For the entries below, print exactly the lines between the line holding "kind: output pin" and the line holding "area ratio: 0.686", inclusive, and nothing else.

### GIVEN INFORMATION
******
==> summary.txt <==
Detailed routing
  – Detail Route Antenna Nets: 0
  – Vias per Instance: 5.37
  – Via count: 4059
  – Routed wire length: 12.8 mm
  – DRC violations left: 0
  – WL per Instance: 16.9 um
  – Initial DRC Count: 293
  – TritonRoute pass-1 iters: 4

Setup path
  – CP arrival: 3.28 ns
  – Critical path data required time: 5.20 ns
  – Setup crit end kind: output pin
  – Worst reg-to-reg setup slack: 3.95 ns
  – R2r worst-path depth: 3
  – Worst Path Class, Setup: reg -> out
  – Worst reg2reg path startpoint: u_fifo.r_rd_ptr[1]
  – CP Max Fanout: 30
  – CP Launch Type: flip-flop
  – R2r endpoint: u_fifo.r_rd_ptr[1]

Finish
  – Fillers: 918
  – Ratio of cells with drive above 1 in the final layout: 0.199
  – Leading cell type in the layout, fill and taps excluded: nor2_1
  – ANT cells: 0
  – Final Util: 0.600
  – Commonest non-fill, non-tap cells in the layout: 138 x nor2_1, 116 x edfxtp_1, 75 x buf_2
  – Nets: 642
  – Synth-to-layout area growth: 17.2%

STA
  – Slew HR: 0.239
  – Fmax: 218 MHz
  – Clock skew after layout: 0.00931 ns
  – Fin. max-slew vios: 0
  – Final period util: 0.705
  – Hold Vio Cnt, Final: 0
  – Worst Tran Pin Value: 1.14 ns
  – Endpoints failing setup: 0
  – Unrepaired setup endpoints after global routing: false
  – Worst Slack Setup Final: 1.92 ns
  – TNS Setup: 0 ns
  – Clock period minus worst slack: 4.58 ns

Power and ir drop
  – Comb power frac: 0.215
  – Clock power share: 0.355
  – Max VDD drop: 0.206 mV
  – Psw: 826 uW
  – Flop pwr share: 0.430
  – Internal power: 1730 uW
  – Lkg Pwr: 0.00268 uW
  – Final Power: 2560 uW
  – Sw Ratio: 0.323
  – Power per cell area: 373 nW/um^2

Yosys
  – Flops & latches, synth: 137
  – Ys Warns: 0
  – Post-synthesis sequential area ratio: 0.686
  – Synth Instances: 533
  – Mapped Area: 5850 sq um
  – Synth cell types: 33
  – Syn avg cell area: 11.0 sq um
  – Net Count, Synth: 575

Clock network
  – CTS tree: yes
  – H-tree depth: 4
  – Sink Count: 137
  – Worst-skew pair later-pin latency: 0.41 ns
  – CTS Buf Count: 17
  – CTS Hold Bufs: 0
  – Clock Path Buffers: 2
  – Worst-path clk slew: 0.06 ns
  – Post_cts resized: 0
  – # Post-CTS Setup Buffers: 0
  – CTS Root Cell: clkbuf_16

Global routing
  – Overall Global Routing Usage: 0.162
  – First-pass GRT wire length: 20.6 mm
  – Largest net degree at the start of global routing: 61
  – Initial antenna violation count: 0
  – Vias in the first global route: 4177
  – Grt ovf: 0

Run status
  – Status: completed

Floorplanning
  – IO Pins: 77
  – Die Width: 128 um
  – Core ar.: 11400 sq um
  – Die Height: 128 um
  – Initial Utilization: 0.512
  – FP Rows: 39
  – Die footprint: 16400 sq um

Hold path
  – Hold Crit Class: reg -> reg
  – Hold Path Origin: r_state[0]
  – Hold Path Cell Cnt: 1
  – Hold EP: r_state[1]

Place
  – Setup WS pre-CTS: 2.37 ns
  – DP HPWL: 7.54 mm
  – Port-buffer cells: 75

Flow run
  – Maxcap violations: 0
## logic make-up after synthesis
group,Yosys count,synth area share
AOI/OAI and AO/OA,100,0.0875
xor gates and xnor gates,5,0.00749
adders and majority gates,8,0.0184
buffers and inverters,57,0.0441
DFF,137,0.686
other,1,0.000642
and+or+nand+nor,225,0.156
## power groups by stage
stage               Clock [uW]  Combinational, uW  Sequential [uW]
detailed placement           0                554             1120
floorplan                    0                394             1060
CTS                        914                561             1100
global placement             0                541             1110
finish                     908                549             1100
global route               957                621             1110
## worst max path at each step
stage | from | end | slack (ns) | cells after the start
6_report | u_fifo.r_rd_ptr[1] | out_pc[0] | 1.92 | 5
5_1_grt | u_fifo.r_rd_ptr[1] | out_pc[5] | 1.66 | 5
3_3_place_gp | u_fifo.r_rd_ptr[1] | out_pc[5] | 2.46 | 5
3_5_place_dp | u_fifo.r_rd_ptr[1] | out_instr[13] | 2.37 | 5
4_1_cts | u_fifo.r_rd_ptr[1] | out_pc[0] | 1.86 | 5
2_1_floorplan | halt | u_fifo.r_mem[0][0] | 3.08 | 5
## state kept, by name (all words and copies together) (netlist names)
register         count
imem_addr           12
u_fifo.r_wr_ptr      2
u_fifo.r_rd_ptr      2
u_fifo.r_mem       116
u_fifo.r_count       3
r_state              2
******
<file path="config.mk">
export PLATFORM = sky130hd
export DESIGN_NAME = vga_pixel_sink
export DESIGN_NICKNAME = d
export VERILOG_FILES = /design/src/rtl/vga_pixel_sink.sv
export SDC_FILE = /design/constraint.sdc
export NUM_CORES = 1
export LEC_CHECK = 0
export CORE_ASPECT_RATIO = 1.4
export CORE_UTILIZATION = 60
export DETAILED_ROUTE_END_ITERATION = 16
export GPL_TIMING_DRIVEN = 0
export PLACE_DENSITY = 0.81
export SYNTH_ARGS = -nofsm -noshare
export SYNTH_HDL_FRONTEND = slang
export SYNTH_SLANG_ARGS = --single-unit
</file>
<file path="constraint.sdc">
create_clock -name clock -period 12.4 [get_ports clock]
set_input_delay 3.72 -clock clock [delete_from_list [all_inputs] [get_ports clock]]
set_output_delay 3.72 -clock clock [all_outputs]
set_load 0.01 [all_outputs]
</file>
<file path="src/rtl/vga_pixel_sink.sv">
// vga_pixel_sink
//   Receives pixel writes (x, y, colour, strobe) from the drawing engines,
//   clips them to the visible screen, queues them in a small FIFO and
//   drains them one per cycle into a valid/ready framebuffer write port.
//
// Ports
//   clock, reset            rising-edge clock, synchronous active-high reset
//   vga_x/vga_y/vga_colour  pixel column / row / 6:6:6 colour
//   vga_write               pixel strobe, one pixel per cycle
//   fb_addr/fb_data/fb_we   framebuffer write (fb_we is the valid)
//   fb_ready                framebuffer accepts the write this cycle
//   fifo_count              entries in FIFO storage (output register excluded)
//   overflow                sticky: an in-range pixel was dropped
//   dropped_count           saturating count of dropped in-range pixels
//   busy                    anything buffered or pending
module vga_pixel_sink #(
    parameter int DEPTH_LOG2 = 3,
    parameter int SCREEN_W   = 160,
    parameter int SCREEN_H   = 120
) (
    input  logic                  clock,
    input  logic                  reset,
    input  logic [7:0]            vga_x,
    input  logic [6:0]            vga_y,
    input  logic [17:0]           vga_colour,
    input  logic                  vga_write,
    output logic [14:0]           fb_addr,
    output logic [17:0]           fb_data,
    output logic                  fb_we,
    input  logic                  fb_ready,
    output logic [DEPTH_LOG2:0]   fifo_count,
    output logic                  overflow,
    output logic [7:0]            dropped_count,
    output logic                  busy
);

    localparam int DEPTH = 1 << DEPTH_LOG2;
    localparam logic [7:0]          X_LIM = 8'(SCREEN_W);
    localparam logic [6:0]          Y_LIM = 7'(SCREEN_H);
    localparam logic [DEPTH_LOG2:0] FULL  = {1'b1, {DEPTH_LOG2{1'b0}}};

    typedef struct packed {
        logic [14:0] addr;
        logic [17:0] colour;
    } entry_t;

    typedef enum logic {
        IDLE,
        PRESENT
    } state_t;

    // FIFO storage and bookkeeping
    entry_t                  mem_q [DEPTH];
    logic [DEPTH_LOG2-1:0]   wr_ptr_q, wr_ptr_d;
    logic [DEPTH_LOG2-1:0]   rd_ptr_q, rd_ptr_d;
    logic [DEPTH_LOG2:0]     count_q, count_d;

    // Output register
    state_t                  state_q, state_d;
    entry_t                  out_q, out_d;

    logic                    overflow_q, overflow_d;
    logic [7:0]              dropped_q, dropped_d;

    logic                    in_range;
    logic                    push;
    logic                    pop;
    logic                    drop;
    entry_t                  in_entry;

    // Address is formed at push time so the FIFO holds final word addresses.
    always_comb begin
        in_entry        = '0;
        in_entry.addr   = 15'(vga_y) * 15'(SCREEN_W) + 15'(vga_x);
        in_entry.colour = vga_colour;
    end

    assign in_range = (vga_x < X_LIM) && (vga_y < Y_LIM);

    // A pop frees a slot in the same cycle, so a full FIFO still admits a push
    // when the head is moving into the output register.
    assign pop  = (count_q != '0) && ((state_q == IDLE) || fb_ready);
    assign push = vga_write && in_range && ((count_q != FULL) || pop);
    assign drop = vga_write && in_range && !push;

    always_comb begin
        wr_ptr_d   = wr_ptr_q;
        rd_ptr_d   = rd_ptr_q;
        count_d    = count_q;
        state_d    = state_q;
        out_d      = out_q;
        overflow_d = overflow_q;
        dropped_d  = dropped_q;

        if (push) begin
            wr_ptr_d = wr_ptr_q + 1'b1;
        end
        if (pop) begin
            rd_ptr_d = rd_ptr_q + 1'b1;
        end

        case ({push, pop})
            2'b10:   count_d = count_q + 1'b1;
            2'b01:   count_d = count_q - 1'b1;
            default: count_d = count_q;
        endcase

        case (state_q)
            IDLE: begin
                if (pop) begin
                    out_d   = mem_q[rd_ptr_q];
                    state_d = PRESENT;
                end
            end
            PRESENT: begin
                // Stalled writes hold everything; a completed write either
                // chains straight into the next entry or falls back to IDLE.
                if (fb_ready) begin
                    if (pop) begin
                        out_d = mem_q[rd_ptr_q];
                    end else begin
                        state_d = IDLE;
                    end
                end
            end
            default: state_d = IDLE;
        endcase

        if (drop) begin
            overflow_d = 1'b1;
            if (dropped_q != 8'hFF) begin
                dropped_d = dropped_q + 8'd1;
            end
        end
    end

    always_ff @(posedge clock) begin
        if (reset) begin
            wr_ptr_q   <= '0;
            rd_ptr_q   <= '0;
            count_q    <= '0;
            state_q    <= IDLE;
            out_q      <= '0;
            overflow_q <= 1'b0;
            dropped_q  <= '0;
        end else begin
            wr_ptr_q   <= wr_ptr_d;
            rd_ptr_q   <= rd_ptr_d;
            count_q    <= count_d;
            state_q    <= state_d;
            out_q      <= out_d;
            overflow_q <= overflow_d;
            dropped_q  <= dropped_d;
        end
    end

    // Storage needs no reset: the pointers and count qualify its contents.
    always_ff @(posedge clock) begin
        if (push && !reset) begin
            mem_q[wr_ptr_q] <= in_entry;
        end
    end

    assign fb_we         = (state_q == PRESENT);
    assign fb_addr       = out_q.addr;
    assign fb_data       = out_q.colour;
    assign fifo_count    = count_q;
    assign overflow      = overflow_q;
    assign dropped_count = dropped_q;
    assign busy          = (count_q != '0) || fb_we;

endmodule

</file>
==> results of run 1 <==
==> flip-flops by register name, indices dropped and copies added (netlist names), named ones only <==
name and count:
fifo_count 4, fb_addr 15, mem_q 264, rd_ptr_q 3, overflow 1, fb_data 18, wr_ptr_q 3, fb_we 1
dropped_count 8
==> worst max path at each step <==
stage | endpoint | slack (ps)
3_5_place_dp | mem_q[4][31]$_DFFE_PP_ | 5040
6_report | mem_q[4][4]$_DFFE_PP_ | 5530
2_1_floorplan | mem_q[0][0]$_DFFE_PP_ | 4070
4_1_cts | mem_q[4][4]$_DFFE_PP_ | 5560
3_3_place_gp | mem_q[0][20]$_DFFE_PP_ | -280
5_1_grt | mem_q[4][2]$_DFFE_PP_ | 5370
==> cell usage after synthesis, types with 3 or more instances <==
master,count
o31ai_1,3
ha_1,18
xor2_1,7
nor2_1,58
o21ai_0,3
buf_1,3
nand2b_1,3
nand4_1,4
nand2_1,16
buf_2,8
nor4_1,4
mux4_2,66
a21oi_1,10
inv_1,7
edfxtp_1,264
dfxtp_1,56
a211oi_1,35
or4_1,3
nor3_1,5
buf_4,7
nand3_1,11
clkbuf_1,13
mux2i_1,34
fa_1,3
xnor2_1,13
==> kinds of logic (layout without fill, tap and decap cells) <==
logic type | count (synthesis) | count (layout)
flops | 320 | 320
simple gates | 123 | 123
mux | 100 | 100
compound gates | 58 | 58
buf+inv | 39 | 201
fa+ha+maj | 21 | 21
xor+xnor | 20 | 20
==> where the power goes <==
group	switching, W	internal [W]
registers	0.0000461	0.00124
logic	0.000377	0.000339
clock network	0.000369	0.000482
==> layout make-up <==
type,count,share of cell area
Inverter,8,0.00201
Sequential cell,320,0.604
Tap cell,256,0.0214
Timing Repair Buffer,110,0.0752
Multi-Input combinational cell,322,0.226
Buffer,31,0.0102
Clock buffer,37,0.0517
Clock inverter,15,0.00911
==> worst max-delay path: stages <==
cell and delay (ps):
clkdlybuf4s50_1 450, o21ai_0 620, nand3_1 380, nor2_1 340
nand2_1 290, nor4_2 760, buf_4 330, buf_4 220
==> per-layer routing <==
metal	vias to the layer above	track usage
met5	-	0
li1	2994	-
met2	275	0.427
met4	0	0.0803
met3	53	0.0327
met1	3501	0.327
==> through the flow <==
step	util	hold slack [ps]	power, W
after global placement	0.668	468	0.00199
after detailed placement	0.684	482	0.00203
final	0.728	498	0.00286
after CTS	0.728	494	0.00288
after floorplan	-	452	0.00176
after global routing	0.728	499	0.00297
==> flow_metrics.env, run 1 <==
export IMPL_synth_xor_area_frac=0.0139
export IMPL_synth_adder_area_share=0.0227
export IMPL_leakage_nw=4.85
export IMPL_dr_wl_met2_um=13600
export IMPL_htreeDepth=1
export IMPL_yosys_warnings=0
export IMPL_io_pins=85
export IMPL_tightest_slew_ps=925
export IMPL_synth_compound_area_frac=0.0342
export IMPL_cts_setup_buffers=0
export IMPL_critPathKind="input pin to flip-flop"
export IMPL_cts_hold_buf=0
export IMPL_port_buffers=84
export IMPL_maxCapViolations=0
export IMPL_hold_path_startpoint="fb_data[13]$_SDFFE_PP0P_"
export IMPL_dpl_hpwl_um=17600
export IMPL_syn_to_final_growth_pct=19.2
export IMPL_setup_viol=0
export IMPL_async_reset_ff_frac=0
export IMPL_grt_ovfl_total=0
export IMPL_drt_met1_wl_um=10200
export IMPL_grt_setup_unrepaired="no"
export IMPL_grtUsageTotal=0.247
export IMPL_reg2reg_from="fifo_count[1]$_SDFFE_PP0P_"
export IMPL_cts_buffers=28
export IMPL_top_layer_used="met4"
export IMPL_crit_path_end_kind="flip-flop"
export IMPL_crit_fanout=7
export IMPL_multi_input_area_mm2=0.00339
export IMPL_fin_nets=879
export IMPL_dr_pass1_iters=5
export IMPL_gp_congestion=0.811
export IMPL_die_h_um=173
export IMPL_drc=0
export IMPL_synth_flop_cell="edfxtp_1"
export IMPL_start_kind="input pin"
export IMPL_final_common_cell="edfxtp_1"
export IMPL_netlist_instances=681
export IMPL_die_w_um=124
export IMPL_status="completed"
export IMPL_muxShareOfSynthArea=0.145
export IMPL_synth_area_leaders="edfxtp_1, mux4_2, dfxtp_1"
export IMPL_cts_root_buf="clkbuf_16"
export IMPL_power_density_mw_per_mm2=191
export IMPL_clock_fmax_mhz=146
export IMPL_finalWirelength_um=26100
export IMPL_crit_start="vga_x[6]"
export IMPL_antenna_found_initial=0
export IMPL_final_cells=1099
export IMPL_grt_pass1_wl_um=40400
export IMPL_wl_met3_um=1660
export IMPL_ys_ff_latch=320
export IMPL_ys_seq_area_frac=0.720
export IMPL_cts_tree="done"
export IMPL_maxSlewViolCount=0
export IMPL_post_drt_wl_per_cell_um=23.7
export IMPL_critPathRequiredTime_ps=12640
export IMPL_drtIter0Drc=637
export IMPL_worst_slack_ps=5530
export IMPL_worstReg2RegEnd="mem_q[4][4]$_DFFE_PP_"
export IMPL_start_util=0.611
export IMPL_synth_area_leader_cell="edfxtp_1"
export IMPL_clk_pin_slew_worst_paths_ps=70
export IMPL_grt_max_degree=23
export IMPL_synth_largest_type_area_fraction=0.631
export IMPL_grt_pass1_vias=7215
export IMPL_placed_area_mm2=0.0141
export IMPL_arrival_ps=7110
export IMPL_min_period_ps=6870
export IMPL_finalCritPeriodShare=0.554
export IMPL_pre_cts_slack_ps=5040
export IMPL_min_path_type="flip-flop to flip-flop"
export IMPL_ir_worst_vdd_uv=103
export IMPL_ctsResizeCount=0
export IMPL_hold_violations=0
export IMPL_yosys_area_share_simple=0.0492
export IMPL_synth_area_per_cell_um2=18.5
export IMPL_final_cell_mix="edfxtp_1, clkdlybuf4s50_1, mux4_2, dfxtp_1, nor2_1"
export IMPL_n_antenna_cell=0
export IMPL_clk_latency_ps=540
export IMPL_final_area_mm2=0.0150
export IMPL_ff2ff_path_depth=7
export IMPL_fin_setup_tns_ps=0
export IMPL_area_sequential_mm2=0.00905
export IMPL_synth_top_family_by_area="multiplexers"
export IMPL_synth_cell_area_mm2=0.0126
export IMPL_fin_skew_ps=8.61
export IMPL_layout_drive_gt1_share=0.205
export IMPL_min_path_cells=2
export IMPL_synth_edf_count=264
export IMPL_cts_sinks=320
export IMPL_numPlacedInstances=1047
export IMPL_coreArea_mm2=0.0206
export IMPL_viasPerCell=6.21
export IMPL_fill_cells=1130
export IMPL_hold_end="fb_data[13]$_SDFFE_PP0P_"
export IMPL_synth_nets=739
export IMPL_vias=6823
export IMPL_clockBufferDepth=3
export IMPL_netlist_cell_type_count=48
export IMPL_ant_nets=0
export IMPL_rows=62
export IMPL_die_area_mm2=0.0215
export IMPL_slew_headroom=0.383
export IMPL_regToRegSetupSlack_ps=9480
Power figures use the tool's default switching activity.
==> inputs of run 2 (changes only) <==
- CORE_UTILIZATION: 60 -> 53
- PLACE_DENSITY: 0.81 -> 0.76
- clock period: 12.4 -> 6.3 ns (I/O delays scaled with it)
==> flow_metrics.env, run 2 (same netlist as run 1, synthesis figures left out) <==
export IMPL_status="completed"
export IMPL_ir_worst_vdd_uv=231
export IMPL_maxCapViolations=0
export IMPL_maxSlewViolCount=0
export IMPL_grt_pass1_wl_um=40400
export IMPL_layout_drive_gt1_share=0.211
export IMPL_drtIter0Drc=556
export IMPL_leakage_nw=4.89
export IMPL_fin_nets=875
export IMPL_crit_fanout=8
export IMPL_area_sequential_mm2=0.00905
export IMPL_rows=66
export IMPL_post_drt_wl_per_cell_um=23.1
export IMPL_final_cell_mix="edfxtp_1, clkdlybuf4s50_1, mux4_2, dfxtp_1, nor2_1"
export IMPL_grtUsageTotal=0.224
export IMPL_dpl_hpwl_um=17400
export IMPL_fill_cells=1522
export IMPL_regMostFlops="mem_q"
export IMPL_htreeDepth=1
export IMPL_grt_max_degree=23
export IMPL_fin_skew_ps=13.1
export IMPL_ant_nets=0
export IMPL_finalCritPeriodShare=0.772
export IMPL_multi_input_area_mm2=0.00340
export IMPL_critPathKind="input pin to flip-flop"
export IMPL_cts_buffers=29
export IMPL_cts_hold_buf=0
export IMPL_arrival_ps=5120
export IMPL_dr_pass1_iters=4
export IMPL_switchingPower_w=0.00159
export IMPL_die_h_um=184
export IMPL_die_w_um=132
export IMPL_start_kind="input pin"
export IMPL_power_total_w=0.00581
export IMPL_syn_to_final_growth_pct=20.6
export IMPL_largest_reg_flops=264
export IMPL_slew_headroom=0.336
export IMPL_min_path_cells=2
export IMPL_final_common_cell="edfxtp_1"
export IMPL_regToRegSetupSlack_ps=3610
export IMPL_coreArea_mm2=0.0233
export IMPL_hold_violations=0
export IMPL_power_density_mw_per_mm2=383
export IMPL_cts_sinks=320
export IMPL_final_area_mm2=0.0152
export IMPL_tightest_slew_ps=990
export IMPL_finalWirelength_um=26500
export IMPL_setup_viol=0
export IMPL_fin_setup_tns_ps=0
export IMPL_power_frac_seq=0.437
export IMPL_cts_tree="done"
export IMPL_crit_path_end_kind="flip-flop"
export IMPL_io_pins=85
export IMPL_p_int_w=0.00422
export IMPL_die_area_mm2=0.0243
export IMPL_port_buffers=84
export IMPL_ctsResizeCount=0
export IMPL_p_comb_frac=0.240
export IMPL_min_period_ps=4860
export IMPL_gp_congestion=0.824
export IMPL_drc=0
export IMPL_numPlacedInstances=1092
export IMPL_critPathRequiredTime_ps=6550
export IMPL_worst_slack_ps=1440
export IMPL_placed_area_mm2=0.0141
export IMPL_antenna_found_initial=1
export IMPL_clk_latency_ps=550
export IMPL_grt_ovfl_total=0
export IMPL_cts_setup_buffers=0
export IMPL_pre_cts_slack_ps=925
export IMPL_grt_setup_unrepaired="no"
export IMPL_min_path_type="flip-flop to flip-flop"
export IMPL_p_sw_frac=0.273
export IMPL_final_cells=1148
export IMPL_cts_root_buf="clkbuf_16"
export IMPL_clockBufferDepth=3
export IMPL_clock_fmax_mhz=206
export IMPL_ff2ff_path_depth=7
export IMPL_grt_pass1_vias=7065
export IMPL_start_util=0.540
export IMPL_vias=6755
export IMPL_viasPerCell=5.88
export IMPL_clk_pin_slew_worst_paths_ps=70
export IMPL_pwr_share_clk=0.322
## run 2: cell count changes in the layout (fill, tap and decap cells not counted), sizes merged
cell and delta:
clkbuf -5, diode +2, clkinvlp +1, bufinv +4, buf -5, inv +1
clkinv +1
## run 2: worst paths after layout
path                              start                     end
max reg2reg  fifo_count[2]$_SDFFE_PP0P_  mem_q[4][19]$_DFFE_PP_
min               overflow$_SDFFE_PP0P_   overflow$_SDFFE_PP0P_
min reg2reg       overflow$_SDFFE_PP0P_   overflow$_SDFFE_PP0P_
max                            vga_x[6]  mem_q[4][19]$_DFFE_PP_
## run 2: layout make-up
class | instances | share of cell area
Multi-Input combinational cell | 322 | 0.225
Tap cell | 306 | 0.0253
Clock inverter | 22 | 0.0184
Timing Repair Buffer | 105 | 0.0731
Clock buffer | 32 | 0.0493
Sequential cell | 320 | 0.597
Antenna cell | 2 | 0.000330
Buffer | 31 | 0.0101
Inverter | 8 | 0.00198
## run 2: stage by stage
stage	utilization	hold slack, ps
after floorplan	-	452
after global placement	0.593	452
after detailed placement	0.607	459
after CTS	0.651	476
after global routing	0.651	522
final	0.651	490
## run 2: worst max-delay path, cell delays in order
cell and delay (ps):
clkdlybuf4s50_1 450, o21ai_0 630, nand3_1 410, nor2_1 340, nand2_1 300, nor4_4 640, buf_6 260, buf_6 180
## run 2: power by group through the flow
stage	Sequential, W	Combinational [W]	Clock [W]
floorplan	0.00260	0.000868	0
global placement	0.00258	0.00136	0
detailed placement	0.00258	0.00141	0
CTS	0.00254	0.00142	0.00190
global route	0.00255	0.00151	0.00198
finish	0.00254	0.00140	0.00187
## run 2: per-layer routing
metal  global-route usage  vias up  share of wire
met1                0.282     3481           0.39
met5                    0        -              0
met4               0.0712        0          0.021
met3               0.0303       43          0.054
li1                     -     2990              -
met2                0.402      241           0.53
******
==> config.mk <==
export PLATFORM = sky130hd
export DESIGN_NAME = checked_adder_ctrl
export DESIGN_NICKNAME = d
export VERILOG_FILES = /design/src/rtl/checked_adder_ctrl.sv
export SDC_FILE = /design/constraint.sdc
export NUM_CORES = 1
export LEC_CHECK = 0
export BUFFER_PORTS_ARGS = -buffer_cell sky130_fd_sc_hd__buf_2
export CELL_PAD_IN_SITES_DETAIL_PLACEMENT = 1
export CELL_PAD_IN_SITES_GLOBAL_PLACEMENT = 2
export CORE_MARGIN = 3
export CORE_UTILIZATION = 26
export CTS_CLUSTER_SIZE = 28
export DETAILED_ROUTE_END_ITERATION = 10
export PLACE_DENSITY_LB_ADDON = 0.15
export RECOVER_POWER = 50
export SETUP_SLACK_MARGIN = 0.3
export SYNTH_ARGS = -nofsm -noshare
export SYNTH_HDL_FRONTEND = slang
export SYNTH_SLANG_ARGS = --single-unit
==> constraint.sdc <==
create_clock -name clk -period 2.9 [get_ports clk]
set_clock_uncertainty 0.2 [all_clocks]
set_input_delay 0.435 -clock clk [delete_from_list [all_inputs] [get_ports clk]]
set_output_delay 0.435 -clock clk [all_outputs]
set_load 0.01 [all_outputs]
******
### TASK ANSWER
  – Setup crit end kind: output pin
  – Worst reg-to-reg setup slack: 3.95 ns
  – R2r worst-path depth: 3
  – Worst Path Class, Setup: reg -> out
  – Worst reg2reg path startpoint: u_fifo.r_rd_ptr[1]
  – CP Max Fanout: 30
  – CP Launch Type: flip-flop
  – R2r endpoint: u_fifo.r_rd_ptr[1]

Finish
  – Fillers: 918
  – Ratio of cells with drive above 1 in the final layout: 0.199
  – Leading cell type in the layout, fill and taps excluded: nor2_1
  – ANT cells: 0
  – Final Util: 0.600
  – Commonest non-fill, non-tap cells in the layout: 138 x nor2_1, 116 x edfxtp_1, 75 x buf_2
  – Nets: 642
  – Synth-to-layout area growth: 17.2%

STA
  – Slew HR: 0.239
  – Fmax: 218 MHz
  – Clock skew after layout: 0.00931 ns
  – Fin. max-slew vios: 0
  – Final period util: 0.705
  – Hold Vio Cnt, Final: 0
  – Worst Tran Pin Value: 1.14 ns
  – Endpoints failing setup: 0
  – Unrepaired setup endpoints after global routing: false
  – Worst Slack Setup Final: 1.92 ns
  – TNS Setup: 0 ns
  – Clock period minus worst slack: 4.58 ns

Power and ir drop
  – Comb power frac: 0.215
  – Clock power share: 0.355
  – Max VDD drop: 0.206 mV
  – Psw: 826 uW
  – Flop pwr share: 0.430
  – Internal power: 1730 uW
  – Lkg Pwr: 0.00268 uW
  – Final Power: 2560 uW
  – Sw Ratio: 0.323
  – Power per cell area: 373 nW/um^2

Yosys
  – Flops & latches, synth: 137
  – Ys Warns: 0
  – Post-synthesis sequential area ratio: 0.686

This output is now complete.